Several deployment-oriented characteristics are explicit. The device is standalone, under 500 g, and approximately USD 100 in cost. It includes a self-cleaning optical cover for droplets and a buzzer that activates if the device falls off. These elements indicate that the design goal extends beyond sensing performance to practical daily use. The scarf-based placement also avoids occupying the hands, which is consistent with coexistence alongside a white cane or other mobility aid.

The limitations are also explicit and technically significant. Current tests were static and involved first-time users. Accuracy for complex patterns is lower, approximately 65–80%, and the authors hypothesize that multi-day training and improved physical contact will raise performance. Planned future work includes dynamic navigation trials in real environments and crowds, multi-day user training, integration of a higher-resolution ToF or hybrid CV module for pedestrian and crowd detection, and ergonomic refinements to ensure consistent motor-skin coupling across body types (Kozlov et al., 20 Jan 2026).

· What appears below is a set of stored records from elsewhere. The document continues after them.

This design comes from an exercise in tuning for small area, a short achievable clock period and few clock cycles per item on the open sky130 flow, not from production work.
The RTL was checked by simulation tests, not by an equivalence proof against the original design.

===== design/flow/run.sh =====
#!/bin/bash
# synth_recipe.tcl (not shown) runs the flow's synth.tcl, then flattens the netlist and writes it again
# the make line also repeats each setting of config.mk as NAME=value (left out here)
make -C /OpenROAD-flow-scripts/flow DESIGN_CONFIG=/design/flow/config.mk WORK_HOME=/design/flow/orfs CLKGATE_MAP_FILE= SYNTH_SCRIPT=/design/flow/synth_recipe.tcl finish

===== design/flow/config.mk =====
export PLATFORM = sky130hd
export DESIGN_NAME = sfe_ctr128
export DESIGN_NICKNAME = sfe_ctr128
export VERILOG_FILES = /design/flow/design.v
export SDC_FILE = /design/flow/constraint.sdc
export NUM_CORES = 4
export LEC_CHECK = 0
export CAP_MARGIN = 20
export CORE_MARGIN = 2
export CORE_UTILIZATION = 60
export PLACE_DENSITY = 0.68
export SETUP_SLACK_MARGIN = 3.75
export SLEW_MARGIN = 20

===== design/flow/constraint.sdc =====
create_clock -name core_clock -period 7.0 [get_ports {clk}]
set_input_delay 1.4000 -clock core_clock [delete_from_list [all_inputs] [get_ports {clk}]]
set_output_delay 1.4000 -clock core_clock [all_outputs]
set_load 0.01 [all_outputs]

===== design/flow/design.v =====
module gf_inv8 (input wire [7:0] a, output wire [7:0] o);
  wire [3:0] h = a[7:4];
  wire [3:0] l = a[3:0];
  wire [3:0] hl, d, mh, ml;
  reg [3:0] di;
  wire m0_p00 = h[0] & l[0];
  wire m0_p01 = h[0] & l[1];
  wire m0_p02 = h[0] & l[2];
  wire m0_p03 = h[0] & l[3];
  wire m0_p10 = h[1] & l[0];
  wire m0_p11 = h[1] & l[1];
  wire m0_p12 = h[1] & l[2];
  wire m0_p13 = h[1] & l[3];
  wire m0_p20 = h[2] & l[0];
  wire m0_p21 = h[2] & l[1];
  wire m0_p22 = h[2] & l[2];
  wire m0_p23 = h[2] & l[3];
  wire m0_p30 = h[3] & l[0];
  wire m0_p31 = h[3] & l[1];
  wire m0_p32 = h[3] & l[2];
  wire m0_p33 = h[3] & l[3];
  wire m0_c0 = m0_p00;
  wire m0_c1 = m0_p01 ^ m0_p10;
  wire m0_c2 = m0_p02 ^ m0_p11 ^ m0_p20;
  wire m0_c3 = m0_p03 ^ m0_p12 ^ m0_p21 ^ m0_p30;
  wire m0_c4 = m0_p13 ^ m0_p22 ^ m0_p31;
  wire m0_c5 = m0_p23 ^ m0_p32;
  wire m0_c6 = m0_p33;
  assign hl[0] = m0_c0 ^ m0_c4;
  assign hl[1] = m0_c1 ^ m0_c4 ^ m0_c5;
  assign hl[2] = m0_c2 ^ m0_c5 ^ m0_c6;
  assign hl[3] = m0_c3 ^ m0_c6;
  assign d[0] = h[0] ^ h[1] ^ h[3] ^ l[0] ^ l[2] ^ hl[0];
  assign d[1] = h[3] ^ l[2] ^ hl[1];
  assign d[2] = h[0] ^ h[2] ^ l[1] ^ l[3] ^ hl[2];
  assign d[3] = h[0] ^ l[3] ^ hl[3];
  always @(*) begin
    case (d)
      4'd0: di = 4'd0;
      4'd1: di = 4'd1;
      4'd2: di = 4'd9;
      4'd3: di = 4'd14;
      4'd4: di = 4'd13;
      4'd5: di = 4'd11;
      4'd6: di = 4'd7;
      4'd7: di = 4'd6;
      4'd8: di = 4'd15;
      4'd9: di = 4'd2;
      4'd10: di = 4'd12;
      4'd11: di = 4'd5;
      4'd12: di = 4'd10;
      4'd13: di = 4'd4;
      4'd14: di = 4'd3;
      4'd15: di = 4'd8;
      default: di = 4'd0;
    endcase
  end
  wire m1_p00 = h[0] & di[0];
  wire m1_p01 = h[0] & di[1];
  wire m1_p02 = h[0] & di[2];
  wire m1_p03 = h[0] & di[3];
  wire m1_p10 = h[1] & di[0];
  wire m1_p11 = h[1] & di[1];
  wire m1_p12 = h[1] & di[2];
  wire m1_p13 = h[1] & di[3];
  wire m1_p20 = h[2] & di[0];
  wire m1_p21 = h[2] & di[1];
  wire m1_p22 = h[2] & di[2];
  wire m1_p23 = h[2] & di[3];
  wire m1_p30 = h[3] & di[0];
  wire m1_p31 = h[3] & di[1];
  wire m1_p32 = h[3] & di[2];
  wire m1_p33 = h[3] & di[3];
  wire m1_c0 = m1_p00;
  wire m1_c1 = m1_p01 ^ m1_p10;
  wire m1_c2 = m1_p02 ^ m1_p11 ^ m1_p20;
  wire m1_c3 = m1_p03 ^ m1_p12 ^ m1_p21 ^ m1_p30;
  wire m1_c4 = m1_p13 ^ m1_p22 ^ m1_p31;
  wire m1_c5 = m1_p23 ^ m1_p32;
  wire m1_c6 = m1_p33;
  assign mh[0] = m1_c0 ^ m1_c4;
  assign mh[1] = m1_c1 ^ m1_c4 ^ m1_c5;
  assign mh[2] = m1_c2 ^ m1_c5 ^ m1_c6;
  assign mh[3] = m1_c3 ^ m1_c6;
  wire m2_p00 = l[0] & di[0];
  wire m2_p01 = l[0] & di[1];
  wire m2_p02 = l[0] & di[2];
  wire m2_p03 = l[0] & di[3];
  wire m2_p10 = l[1] & di[0];
  wire m2_p11 = l[1] & di[1];
  wire m2_p12 = l[1] & di[2];
  wire m2_p13 = l[1] & di[3];
  wire m2_p20 = l[2] & di[0];
  wire m2_p21 = l[2] & di[1];
  wire m2_p22 = l[2] & di[2];
  wire m2_p23 = l[2] & di[3];
  wire m2_p30 = l[3] & di[0];
  wire m2_p31 = l[3] & di[1];
  wire m2_p32 = l[3] & di[2];
  wire m2_p33 = l[3] & di[3];
  wire m2_c0 = m2_p00;
  wire m2_c1 = m2_p01 ^ m2_p10;
  wire m2_c2 = m2_p02 ^ m2_p11 ^ m2_p20;
  wire m2_c3 = m2_p03 ^ m2_p12 ^ m2_p21 ^ m2_p30;
  wire m2_c4 = m2_p13 ^ m2_p22 ^ m2_p31;
  wire m2_c5 = m2_p23 ^ m2_p32;
  wire m2_c6 = m2_p33;
  assign ml[0] = m2_c0 ^ m2_c4;
  assign ml[1] = m2_c1 ^ m2_c4 ^ m2_c5;
  assign ml[2] = m2_c2 ^ m2_c5 ^ m2_c6;
  assign ml[3] = m2_c3 ^ m2_c6;
  assign o = {mh, ml};
endmodule
module map_t (input wire [7:0] a, output wire [7:0] y);
  wire [7:0] q_in = a;
  wire q_t8 = q_in[2] ^ q_in[7];
  wire q_t9 = q_in[3] ^ q_t8;
  wire q_t10 = q_in[1] ^ q_in[6];
  wire q_t11 = q_in[4] ^ q_t10;
  wire q_t12 = q_in[6] ^ q_t9;
  assign y[0] = q_in[0] ^ q_in[1] ^ q_t9;
  assign y[1] = q_t11;
  assign y[2] = q_t12;
  assign y[3] = q_t8 ^ q_t10;
  assign y[4] = q_in[4] ^ q_t12;
  assign y[5] = q_in[5] ^ q_t9;
  assign y[6] = q_in[5] ^ q_t11;
  assign y[7] = q_in[5] ^ q_in[7];
endmodule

These limitations delimit what has and has not been demonstrated. The paper supports high recognition of simple directional cues and preliminary validation with visually impaired users; it does not yet establish long-term adaptation, crowd navigation performance, or robustness under continuous real-world locomotion.

6. Terminological ambiguity and relation to adjacent tactile-guidance research

The name “GuideTouch” is not unique across the broader touch-related literature. The obstacle-avoidance wearable introduced in “GuideTouch: An Obstacle Avoidance Device for Visually Impaired” is a specific scarf-style assistive system for head- and chest-level obstacle alerts (Kozlov et al., 20 Jan 2026). This should not be conflated with unrelated uses of similar terminology in other domains.

One nearby source of ambiguity is “TOUCH: Text-guided Controllable Generation of Free-Form Hand-Object Interactions,” whose implementation notes describe a “GuideTouch” as a three-stage text-driven framework for generating 3D hand-object interactions. That usage concerns explicit contact modeling, diffusion-based pose synthesis, and refinement for free-form HOI generation, not assistive obstacle avoidance (Han et al., 16 Oct 2025). Another is “Touch-Augmented Gaussian Splatting for Enhanced 3D Scene Reconstruction,” whose exposition refers to a GuideTouch-style tactile-guided online reconstruction pipeline that interleaves vision and touch for 3D Gaussian Splatting; again, this is a reconstruction framework rather than a wearable aid (Gao et al., 11 Aug 2025).

A broader neighboring line is robotic touch-guided control. “TouchGuide: Inference-Time Steering of Visuomotor Policies via Touch Guidance” steers pre-trained diffusion or flow-matching visuomotor policies using a Contact Physical Model at inference time, within a low-dimensional action space. Its problem setting is fine-grained contact-rich manipulation, not human navigation assistance (Zhang et al., 28 Jan 2026). Earlier haptic guidance work such as “Three-dimensional hand guidance by midair haptic display” demonstrated guidance of a participant’s hand to the goal in a 30 cm cube workspace with an error of 64.34 mm using a virtual cone rendered by ultrasonic midair stimulation; this establishes a different tactile-guidance modality, non-contact and waypoint-oriented, rather than body-worn obstacle localization (Hiura et al., 2023).

This suggests that GuideTouch, in the assistive-wearable sense, belongs to a broader family of touch-guidance systems but occupies a distinct niche: low-latency, body-centric obstacle cueing for visually impaired navigation. Its contribution is not large-scale scene understanding, robotic contact planning, or midair waypoint rendering. It is the integration of coarse 3D ToF sensing, simple directional vibrotactile coding, and field-oriented robustness features into a lightweight standalone mobility aid.